22.1.2024
Un muro de silencio
Desear la inmortalidad es querer eternizar un error, podríamos decir siguiendo a Schopenhauer, aunque la Arquitectura sea -quizá- la única de las Bellas Artes que no puede eludir esa eternidad, aún cuando sólo sea una brizna de eternidad.
Podemos evitar la Pintura y la Escultura, escondiéndolas en almacenes; podemos evitar el Teatro y la Danza, renunciando a lo que nos hace sociales; podemos evitar la Música, si somos lo suficientemente habilidosos; incluso, podemos evitar la Literatura, si renunciamos a explicarnos el mundo y a nosotros mismos. Pero no podemos evitar la Arquitectura, porque todo cuanto nos rodea es arquitectura o protoarquitectura.

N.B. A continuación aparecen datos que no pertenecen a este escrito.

$ cat src/rtl/rbs_pkg.sv
// Purpose: Constants for the host side of a byte-wide clock/SRAM supervisor port
// Assumes: 10 MHz system clock
// Notes:   Times in ns, cycle counts derived from them
package rbs_pkg;
  localparam int unsigned CLK_PERIOD_NS   = 100;
  localparam int unsigned T_ACCESS_NS     = 85;   // Address/enable to data valid
  localparam int unsigned T_WR_PULSE_NS   = 60;   // Widest of the two strobe minimums
  localparam int unsigned T_DATA_SETUP_NS = 30;
  localparam int unsigned T_HIZ_NS        = 25;   // Output float after strobe release
  localparam int unsigned SYNC_STAGES     = 3;
  localparam int unsigned ADDR_W          = 4;
  localparam int unsigned DATA_W          = 8;
  localparam int unsigned CNT_W           = 4;

  function automatic int unsigned ceil_cyc(input int unsigned t_ns);
    ceil_cyc = (t_ns + CLK_PERIOD_NS - 1) / CLK_PERIOD_NS;
    if (ceil_cyc == 0) ceil_cyc = 1;
  endfunction

  localparam int unsigned ACCESS_CYC  = ceil_cyc(T_ACCESS_NS);
  localparam int unsigned WR_CYC      = ceil_cyc(T_WR_PULSE_NS) > ceil_cyc(T_DATA_SETUP_NS) ?
                                        ceil_cyc(T_WR_PULSE_NS) : ceil_cyc(T_DATA_SETUP_NS);
  localparam int unsigned RD_WAIT_CYC = ACCESS_CYC + SYNC_STAGES + 1;
  localparam int unsigned HIZ_CYC     = ceil_cyc(T_HIZ_NS);

  localparam logic [CNT_W-1:0] WR_LOAD  = CNT_W'(WR_CYC - 1);
  localparam logic [CNT_W-1:0] RD_LOAD  = CNT_W'(RD_WAIT_CYC - 1);
  localparam logic [CNT_W-1:0] HIZ_LOAD = CNT_W'(HIZ_CYC - 1);

  localparam logic TARGET_REG  = 1'b0;
  localparam logic TARGET_SRAM = 1'b1;

  typedef enum logic [1:0] {
    RBS_IDLE  = 2'b00,
    RBS_SETUP = 2'b01,
    RBS_ACT   = 2'b10,
    RBS_END   = 2'b11
  } rbs_state_e;
endpackage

Es por eso que la Arquitectura manifiesta ese ansia de inmortalidad, de transcender la época del hombre que la crea. Quizá porque al contrario del resto de las Artes, la arquitectura no nace del hombre, sino sobre el hombre. Siendo así, la arquitectura no se pliega a los límites temporales humanos, sino que se expande más allá de ellos, en una declaración de su rotunda independencia de quien la levanta. La eternidad es un tapial de silencio.

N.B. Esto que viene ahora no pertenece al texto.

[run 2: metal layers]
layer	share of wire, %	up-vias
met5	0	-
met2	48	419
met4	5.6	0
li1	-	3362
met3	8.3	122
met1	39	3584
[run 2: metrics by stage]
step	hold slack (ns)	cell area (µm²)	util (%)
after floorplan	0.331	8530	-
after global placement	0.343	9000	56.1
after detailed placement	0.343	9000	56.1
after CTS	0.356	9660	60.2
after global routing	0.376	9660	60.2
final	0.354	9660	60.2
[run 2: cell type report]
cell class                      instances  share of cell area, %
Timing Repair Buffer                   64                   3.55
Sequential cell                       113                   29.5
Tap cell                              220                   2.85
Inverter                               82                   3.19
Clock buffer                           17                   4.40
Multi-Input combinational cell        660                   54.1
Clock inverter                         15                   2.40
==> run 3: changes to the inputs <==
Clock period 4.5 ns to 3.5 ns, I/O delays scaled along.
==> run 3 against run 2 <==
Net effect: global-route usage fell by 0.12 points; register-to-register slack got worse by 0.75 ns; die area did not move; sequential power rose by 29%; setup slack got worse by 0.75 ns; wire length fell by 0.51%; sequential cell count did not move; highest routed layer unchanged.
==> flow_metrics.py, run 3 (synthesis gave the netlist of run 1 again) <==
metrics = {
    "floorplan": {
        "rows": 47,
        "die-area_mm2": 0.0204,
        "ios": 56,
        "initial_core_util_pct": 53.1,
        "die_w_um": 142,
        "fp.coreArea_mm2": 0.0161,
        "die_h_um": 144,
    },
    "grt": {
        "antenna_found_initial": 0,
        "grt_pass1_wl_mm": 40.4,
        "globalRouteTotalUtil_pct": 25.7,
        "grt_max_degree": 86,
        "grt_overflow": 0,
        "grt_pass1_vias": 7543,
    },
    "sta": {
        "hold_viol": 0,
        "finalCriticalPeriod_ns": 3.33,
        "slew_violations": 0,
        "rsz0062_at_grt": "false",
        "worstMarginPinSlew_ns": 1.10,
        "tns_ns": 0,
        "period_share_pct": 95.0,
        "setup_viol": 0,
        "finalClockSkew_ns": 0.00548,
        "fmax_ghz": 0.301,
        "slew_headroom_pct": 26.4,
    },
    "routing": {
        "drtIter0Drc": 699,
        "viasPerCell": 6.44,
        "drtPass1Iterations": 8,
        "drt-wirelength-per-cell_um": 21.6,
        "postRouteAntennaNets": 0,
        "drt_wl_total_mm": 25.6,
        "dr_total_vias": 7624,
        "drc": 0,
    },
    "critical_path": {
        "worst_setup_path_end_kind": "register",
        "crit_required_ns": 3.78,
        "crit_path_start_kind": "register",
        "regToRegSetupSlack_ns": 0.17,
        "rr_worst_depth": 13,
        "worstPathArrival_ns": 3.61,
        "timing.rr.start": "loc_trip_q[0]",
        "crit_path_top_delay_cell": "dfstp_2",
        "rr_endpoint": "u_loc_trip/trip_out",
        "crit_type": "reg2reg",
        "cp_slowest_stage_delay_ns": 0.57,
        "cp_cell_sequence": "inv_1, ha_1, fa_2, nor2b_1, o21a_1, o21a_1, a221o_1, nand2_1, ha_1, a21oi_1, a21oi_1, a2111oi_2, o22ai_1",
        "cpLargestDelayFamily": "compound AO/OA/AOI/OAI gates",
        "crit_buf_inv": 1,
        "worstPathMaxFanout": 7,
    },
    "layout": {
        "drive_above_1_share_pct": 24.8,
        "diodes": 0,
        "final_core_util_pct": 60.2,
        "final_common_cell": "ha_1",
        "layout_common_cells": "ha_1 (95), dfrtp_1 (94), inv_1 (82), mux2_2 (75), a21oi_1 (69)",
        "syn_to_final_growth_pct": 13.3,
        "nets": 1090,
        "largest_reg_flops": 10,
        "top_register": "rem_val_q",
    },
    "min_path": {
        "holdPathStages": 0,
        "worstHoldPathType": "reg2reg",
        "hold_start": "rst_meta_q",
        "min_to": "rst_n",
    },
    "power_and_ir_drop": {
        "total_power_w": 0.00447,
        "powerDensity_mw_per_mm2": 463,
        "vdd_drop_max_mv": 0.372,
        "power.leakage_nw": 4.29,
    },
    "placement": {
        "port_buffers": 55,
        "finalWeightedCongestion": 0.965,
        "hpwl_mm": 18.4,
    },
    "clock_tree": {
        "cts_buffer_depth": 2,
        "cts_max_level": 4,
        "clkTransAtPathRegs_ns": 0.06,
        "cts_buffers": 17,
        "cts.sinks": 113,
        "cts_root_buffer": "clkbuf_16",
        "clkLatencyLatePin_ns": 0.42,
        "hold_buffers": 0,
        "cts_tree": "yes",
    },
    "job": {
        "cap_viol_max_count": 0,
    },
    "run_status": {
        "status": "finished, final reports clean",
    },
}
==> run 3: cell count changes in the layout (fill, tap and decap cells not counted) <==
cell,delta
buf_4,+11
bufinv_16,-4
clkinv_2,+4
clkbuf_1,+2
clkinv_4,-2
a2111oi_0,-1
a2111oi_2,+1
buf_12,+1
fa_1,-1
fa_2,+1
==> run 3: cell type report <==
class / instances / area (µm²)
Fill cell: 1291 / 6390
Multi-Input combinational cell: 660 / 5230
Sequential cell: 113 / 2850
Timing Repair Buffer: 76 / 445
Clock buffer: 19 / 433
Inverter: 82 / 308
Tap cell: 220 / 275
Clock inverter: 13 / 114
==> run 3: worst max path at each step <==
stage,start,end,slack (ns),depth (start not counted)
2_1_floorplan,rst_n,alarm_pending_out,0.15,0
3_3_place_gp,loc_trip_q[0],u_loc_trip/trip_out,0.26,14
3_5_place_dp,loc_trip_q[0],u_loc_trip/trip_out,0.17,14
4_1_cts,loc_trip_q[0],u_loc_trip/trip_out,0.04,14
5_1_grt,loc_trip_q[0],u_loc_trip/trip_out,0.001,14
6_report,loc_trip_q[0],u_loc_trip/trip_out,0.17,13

Desgraciadamente, sobrevivir a tu propio tiempo acostumbra a ser garantía de incomprensión y aislamiento. Y así sucede también con la Arquitectura, a menudo arrinconada, o incluso oprimida por los nuevos crecimientos urbanos de épocas recientes, que someten a los viejos edificios que han ido sobreviviendo con el mismo ímpetu con que las raíces levantan aceras pretendiendo su espacio. Atronador como un disparo con silenciador.